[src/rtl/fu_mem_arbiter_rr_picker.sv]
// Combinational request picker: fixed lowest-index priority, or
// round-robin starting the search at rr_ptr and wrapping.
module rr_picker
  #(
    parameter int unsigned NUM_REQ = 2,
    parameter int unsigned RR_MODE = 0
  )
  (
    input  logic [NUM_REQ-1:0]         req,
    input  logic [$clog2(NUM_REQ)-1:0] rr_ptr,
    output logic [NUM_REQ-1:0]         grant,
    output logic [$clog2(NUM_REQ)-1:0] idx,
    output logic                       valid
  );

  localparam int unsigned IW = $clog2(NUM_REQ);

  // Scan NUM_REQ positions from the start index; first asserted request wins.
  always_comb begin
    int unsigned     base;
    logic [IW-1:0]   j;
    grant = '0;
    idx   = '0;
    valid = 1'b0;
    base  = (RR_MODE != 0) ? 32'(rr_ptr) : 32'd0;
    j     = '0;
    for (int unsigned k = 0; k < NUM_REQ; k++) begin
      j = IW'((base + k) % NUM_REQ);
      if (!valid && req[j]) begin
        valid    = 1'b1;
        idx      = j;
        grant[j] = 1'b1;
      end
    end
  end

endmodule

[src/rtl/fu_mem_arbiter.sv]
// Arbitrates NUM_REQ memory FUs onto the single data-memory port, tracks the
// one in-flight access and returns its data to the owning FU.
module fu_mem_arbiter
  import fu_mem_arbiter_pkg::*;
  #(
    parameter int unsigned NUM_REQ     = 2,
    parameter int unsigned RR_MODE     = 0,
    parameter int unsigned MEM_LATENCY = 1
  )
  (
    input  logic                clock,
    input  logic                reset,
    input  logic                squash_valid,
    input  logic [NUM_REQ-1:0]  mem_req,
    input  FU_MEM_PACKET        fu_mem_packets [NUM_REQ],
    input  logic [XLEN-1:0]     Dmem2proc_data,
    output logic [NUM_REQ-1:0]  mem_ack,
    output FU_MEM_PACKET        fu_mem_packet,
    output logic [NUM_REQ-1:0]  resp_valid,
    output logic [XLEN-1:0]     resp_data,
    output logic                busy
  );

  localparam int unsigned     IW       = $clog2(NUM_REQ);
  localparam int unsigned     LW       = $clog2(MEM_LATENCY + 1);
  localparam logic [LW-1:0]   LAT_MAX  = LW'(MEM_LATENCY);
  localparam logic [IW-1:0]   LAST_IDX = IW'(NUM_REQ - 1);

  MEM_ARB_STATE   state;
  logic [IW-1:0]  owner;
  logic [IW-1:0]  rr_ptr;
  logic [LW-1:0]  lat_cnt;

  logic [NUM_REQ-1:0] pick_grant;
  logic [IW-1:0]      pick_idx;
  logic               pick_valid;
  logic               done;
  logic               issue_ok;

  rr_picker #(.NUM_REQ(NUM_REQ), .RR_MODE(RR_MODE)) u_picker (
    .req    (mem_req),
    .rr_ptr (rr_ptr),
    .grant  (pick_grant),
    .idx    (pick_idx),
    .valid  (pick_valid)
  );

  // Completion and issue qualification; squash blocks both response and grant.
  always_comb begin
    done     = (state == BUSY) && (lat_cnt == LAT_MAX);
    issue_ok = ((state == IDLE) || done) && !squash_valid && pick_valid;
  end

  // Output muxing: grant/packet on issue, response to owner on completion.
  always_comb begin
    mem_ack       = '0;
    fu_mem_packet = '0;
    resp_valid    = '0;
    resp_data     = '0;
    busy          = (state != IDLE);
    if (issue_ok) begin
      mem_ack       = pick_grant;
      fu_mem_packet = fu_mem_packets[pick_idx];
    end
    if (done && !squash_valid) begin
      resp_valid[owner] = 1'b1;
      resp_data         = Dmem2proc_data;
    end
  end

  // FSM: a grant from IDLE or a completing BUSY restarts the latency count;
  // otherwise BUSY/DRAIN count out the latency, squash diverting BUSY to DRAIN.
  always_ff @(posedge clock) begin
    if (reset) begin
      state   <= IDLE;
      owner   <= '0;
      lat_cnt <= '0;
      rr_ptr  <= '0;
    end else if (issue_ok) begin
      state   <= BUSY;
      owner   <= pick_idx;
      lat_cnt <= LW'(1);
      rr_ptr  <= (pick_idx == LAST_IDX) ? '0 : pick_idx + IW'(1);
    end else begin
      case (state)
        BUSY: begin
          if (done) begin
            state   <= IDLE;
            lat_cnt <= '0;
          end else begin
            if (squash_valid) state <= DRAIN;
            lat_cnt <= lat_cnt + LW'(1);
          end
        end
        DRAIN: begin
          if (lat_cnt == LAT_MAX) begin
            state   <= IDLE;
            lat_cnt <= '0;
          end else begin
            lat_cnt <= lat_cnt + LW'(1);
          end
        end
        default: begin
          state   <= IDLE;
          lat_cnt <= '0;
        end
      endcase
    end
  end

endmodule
== == ==
Pick each line holding the word "localparam" out of the listing.

  localparam int unsigned IW = $clog2(NUM_REQ);
  localparam int unsigned     IW       = $clog2(NUM_REQ);
  localparam int unsigned     LW       = $clog2(MEM_LATENCY + 1);
  localparam logic [LW-1:0]   LAT_MAX  = LW'(MEM_LATENCY);
  localparam logic [IW-1:0]   LAST_IDX = IW'(NUM_REQ - 1);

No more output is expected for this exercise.